== Required work ==
From the entries that follow, copy each line containing the word "else".

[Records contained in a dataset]
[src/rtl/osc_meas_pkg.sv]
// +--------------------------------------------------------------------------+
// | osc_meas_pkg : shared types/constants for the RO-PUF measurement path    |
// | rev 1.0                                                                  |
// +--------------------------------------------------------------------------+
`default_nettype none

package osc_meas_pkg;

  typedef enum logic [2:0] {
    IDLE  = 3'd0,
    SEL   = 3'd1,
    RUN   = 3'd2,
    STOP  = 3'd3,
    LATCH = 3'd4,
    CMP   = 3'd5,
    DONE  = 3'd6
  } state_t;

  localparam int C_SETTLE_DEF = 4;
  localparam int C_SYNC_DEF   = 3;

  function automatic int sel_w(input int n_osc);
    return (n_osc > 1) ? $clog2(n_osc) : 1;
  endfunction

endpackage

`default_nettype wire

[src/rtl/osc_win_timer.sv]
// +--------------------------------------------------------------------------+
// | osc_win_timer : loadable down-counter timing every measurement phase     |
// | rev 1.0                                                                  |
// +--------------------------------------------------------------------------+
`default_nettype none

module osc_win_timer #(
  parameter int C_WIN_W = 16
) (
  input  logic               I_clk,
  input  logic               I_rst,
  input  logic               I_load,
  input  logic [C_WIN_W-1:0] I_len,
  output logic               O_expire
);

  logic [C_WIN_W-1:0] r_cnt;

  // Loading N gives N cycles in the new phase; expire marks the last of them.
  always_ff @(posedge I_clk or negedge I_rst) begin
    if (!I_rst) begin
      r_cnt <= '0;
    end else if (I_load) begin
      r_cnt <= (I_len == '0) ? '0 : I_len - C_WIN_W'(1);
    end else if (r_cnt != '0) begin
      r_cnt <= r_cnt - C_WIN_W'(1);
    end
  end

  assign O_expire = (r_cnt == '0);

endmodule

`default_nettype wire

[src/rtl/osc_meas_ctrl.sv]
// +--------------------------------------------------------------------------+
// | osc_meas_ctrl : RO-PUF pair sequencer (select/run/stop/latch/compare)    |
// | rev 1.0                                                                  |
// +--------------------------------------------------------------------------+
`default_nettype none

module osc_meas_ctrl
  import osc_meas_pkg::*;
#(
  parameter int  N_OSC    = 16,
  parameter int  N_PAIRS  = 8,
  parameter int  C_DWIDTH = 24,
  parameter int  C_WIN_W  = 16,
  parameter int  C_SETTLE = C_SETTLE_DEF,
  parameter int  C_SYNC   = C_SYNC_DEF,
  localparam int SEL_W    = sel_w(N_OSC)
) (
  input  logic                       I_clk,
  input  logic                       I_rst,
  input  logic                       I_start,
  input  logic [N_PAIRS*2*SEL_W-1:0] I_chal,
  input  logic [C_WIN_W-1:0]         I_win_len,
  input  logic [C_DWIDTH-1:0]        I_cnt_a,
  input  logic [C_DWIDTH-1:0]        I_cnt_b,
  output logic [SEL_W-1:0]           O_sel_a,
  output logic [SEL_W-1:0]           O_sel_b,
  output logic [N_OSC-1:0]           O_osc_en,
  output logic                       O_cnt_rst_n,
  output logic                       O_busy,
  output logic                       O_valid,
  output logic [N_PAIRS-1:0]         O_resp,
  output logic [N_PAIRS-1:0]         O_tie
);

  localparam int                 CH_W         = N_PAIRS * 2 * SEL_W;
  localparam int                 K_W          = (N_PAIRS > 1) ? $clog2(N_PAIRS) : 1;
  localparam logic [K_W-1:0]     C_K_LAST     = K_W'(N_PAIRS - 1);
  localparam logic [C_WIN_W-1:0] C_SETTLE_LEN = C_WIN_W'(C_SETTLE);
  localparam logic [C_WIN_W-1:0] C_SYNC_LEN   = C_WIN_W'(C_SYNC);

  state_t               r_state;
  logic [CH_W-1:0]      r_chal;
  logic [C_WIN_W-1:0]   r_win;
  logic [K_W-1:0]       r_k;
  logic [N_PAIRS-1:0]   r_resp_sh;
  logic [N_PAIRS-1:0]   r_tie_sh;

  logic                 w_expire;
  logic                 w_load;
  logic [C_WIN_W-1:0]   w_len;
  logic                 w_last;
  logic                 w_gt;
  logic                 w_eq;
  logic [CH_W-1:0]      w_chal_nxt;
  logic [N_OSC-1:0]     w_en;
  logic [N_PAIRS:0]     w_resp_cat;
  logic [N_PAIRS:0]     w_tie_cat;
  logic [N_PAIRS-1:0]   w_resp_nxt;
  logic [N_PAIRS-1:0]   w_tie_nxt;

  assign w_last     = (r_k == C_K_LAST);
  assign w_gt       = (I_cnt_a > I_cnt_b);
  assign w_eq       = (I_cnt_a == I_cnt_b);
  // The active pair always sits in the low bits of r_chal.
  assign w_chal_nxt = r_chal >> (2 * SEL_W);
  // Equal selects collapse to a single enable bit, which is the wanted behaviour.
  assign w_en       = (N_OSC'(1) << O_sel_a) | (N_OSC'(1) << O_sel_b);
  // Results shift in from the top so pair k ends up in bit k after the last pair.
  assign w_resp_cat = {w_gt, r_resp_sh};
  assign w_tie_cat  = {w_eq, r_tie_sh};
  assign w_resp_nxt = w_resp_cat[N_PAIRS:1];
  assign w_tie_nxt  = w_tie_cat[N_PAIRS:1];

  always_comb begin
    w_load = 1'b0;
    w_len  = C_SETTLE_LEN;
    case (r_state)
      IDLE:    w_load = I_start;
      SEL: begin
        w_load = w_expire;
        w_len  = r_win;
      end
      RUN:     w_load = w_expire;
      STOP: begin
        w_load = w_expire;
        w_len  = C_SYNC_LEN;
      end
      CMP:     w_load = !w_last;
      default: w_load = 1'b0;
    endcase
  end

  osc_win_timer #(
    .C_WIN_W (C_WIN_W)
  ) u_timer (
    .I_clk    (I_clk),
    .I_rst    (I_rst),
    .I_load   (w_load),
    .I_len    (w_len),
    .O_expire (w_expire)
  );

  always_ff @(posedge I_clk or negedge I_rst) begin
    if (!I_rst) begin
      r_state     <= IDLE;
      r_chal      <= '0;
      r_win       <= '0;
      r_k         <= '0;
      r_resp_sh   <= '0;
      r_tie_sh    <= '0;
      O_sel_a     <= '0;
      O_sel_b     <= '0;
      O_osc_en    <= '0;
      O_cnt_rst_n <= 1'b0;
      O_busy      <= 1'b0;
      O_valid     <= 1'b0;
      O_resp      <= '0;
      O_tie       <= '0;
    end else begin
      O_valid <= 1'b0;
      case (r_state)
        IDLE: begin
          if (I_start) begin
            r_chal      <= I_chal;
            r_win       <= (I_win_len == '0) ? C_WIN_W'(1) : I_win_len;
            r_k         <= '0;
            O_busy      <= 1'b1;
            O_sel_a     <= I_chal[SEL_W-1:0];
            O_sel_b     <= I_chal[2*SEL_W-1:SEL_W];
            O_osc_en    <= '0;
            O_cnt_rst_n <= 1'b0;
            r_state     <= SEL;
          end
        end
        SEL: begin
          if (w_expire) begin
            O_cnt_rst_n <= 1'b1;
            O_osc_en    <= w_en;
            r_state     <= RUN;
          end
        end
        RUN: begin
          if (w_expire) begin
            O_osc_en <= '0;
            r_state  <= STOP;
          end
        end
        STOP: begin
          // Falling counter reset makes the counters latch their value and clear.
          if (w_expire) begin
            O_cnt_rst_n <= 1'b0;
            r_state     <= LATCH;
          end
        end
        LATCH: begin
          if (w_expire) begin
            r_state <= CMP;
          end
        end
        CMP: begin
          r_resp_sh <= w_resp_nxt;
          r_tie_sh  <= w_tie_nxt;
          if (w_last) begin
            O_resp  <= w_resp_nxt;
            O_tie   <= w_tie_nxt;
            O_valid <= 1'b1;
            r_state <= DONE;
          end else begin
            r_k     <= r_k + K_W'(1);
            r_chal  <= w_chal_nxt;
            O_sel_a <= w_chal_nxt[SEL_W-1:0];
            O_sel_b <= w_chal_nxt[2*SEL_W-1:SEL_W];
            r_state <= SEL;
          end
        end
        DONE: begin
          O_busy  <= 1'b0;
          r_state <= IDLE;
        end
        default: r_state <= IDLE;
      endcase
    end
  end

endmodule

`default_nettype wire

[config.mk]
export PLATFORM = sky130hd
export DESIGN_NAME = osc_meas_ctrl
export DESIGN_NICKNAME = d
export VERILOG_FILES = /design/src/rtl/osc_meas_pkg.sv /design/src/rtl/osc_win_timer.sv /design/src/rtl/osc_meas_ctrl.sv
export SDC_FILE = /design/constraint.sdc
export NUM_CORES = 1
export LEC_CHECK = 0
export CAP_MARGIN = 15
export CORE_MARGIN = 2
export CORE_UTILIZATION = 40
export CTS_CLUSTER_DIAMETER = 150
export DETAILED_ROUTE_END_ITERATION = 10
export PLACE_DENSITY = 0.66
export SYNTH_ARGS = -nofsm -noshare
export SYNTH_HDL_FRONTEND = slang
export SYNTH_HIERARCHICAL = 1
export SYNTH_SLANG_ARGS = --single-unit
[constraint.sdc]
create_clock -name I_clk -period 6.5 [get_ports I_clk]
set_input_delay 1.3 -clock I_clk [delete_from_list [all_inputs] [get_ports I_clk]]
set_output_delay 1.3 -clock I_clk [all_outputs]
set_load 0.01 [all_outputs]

== Written answer ==
    end else if (I_load) begin
    end else if (r_cnt != '0) begin
    end else begin
          end else begin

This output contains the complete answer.